WHAT YOU SHOULD DO
Counting only lines that contain the string "register", how many are there in the data? Say the number alone.

DATA FOR ANALYSIS
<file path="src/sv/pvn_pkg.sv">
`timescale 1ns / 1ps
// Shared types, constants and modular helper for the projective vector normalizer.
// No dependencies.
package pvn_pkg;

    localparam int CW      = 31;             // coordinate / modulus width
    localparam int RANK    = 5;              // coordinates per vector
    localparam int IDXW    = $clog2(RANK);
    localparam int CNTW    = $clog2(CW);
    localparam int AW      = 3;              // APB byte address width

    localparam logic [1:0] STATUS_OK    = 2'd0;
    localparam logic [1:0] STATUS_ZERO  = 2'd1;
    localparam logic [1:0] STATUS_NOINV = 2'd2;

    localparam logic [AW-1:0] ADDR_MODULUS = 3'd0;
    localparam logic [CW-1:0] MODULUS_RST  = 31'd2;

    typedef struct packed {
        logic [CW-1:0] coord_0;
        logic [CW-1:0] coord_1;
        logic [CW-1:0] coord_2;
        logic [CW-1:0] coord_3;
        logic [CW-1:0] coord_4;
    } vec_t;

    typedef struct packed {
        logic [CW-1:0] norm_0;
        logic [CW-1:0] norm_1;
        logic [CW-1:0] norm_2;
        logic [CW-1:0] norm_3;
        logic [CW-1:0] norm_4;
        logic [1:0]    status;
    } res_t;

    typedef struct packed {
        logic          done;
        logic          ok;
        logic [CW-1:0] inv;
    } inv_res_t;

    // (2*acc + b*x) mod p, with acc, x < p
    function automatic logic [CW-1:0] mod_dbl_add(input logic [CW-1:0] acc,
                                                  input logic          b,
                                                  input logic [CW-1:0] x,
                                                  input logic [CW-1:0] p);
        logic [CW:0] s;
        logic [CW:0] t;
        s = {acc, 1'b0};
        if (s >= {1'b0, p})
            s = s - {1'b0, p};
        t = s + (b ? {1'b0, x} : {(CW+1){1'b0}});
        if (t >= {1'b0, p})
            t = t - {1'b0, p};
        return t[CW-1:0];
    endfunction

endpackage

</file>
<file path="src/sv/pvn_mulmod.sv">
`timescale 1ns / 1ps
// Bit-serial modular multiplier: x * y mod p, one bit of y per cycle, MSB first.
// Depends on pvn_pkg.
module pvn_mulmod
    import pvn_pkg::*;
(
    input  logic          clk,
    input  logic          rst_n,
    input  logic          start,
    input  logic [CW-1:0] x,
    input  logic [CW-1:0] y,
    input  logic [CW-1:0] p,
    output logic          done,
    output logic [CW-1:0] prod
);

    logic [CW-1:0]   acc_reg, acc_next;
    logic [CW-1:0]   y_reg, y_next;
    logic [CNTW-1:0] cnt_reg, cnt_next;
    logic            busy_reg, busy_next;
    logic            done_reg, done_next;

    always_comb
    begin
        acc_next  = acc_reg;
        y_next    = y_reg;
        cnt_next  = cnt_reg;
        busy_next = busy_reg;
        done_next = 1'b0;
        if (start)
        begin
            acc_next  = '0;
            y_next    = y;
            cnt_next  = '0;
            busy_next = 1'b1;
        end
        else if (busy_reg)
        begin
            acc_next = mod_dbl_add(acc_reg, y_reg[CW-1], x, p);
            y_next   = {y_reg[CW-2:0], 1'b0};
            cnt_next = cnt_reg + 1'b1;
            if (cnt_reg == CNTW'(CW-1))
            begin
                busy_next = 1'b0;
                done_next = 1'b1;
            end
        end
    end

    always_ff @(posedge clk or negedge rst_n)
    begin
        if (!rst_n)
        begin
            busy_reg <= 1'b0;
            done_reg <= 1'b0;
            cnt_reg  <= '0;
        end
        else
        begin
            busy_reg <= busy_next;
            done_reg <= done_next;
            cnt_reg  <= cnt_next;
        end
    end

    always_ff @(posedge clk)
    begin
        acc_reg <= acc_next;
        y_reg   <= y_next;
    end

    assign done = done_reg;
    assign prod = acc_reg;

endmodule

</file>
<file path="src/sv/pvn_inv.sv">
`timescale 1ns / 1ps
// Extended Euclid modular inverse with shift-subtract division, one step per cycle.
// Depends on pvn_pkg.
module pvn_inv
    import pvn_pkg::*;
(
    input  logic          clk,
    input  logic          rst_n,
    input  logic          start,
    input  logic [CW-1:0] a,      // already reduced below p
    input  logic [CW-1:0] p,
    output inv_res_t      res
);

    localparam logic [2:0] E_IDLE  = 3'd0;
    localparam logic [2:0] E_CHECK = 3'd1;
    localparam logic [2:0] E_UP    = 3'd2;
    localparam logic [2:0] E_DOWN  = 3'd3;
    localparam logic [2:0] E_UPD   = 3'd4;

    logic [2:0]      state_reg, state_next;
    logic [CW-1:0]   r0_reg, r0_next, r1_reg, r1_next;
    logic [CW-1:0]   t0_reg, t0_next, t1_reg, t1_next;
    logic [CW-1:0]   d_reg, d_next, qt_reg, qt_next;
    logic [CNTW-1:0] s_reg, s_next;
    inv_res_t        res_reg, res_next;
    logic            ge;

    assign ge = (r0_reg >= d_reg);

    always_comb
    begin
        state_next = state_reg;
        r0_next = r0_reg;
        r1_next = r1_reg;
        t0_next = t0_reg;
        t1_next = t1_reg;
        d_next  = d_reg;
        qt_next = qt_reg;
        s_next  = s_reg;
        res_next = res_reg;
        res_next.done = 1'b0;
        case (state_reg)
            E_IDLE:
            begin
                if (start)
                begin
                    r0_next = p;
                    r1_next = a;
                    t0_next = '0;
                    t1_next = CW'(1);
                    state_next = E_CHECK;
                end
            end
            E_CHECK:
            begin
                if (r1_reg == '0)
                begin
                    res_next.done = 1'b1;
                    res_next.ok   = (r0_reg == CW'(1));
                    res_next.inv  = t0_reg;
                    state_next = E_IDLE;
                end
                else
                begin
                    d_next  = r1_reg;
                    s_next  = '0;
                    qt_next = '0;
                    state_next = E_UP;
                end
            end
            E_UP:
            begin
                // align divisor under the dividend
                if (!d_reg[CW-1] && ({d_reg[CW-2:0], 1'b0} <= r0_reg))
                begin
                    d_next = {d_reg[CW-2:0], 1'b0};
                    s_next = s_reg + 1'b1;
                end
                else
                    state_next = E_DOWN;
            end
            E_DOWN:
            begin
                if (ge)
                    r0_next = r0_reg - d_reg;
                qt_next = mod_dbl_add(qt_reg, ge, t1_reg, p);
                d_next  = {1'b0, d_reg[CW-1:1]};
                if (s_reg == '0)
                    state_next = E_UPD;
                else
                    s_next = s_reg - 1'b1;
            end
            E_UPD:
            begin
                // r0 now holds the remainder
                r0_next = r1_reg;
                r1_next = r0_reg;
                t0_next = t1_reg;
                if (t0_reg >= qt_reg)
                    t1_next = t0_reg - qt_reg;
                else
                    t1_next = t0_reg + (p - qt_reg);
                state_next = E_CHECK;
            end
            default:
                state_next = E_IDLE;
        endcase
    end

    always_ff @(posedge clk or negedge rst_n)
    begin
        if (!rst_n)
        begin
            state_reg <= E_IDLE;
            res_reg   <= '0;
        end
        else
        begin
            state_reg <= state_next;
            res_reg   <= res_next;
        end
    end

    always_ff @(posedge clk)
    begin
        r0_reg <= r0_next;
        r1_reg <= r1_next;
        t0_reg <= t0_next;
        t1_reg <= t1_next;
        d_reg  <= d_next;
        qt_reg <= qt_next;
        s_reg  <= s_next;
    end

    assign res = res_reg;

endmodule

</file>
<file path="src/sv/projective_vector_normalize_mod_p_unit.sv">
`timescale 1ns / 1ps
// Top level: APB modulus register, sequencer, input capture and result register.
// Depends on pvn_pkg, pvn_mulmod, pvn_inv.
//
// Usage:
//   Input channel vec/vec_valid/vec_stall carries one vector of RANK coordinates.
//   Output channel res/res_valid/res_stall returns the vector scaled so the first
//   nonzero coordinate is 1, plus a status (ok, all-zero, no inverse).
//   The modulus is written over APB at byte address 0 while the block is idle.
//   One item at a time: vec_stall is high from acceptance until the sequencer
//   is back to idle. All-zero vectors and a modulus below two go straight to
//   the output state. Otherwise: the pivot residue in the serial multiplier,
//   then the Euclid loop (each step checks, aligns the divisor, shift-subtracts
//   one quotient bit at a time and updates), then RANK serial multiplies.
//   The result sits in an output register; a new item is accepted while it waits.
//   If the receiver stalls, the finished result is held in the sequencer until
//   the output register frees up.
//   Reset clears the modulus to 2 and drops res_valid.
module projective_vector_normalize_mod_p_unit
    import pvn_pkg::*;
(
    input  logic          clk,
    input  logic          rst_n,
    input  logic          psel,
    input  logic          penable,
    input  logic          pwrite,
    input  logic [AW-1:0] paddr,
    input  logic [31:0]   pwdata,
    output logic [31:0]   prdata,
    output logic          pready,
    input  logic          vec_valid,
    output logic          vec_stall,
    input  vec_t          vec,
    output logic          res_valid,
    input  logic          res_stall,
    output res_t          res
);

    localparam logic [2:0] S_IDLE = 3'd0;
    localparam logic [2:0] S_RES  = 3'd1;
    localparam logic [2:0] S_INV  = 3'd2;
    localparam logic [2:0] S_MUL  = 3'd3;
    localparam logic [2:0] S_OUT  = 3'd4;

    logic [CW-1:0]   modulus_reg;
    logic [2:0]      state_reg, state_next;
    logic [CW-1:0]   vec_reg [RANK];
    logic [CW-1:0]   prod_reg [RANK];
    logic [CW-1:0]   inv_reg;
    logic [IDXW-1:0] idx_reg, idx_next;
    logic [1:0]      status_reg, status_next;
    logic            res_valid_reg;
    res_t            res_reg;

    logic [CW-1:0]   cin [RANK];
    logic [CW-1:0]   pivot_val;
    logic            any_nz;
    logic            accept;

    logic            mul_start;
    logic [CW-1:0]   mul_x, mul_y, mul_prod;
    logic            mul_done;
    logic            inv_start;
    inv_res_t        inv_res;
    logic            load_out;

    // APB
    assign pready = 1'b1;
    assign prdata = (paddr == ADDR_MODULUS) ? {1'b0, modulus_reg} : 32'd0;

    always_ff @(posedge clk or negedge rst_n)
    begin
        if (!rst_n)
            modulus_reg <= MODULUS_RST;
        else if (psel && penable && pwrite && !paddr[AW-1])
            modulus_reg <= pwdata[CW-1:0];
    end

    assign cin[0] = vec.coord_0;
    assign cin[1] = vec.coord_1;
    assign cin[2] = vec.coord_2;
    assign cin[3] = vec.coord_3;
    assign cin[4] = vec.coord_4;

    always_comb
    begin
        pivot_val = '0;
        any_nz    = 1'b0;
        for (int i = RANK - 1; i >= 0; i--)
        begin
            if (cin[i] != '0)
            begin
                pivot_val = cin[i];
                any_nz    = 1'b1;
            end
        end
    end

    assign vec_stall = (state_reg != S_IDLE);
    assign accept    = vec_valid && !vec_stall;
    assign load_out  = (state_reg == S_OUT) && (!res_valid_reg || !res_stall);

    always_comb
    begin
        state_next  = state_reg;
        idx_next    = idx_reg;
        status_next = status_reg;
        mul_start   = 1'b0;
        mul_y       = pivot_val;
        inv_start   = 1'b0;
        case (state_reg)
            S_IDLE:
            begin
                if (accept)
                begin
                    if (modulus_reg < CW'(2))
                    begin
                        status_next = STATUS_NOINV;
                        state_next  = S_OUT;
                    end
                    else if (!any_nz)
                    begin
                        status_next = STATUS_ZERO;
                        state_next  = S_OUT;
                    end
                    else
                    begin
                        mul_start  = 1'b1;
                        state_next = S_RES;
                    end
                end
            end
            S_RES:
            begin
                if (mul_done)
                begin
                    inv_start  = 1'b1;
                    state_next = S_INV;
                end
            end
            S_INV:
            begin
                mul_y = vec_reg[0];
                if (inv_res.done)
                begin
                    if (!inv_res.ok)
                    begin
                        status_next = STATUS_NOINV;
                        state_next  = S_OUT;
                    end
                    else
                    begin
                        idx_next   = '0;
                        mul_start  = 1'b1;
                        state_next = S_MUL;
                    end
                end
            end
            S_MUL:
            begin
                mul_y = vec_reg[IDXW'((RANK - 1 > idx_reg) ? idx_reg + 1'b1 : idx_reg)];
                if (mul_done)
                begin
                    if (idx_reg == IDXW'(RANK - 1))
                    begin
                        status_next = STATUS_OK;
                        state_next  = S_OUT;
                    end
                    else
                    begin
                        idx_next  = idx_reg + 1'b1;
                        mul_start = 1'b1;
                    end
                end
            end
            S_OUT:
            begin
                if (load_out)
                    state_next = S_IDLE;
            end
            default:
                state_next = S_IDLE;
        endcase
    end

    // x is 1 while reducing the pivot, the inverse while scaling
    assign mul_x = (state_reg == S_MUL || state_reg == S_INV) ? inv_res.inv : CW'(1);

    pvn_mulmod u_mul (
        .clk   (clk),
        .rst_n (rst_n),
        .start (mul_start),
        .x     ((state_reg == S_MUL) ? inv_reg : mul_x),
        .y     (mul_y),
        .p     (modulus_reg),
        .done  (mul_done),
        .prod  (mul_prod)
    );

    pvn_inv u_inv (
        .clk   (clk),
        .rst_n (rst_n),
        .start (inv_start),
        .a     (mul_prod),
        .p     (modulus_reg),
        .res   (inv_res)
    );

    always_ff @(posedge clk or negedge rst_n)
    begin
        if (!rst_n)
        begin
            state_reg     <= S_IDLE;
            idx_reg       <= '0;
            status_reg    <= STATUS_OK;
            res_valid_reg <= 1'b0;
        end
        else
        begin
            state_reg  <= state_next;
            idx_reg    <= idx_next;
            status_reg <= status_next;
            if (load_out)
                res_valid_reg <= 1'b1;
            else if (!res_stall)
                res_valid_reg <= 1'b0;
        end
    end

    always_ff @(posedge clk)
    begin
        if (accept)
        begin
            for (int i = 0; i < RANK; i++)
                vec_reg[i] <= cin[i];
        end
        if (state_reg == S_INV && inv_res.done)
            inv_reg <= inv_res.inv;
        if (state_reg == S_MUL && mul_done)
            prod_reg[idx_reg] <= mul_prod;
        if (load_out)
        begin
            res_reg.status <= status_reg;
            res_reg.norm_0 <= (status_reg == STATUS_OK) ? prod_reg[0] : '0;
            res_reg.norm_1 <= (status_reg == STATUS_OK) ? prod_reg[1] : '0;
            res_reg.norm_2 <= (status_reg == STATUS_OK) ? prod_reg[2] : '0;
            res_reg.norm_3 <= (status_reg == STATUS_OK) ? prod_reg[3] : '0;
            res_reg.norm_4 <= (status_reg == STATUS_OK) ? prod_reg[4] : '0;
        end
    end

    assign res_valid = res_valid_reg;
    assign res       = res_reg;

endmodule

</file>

EXERCISE ANSWER
3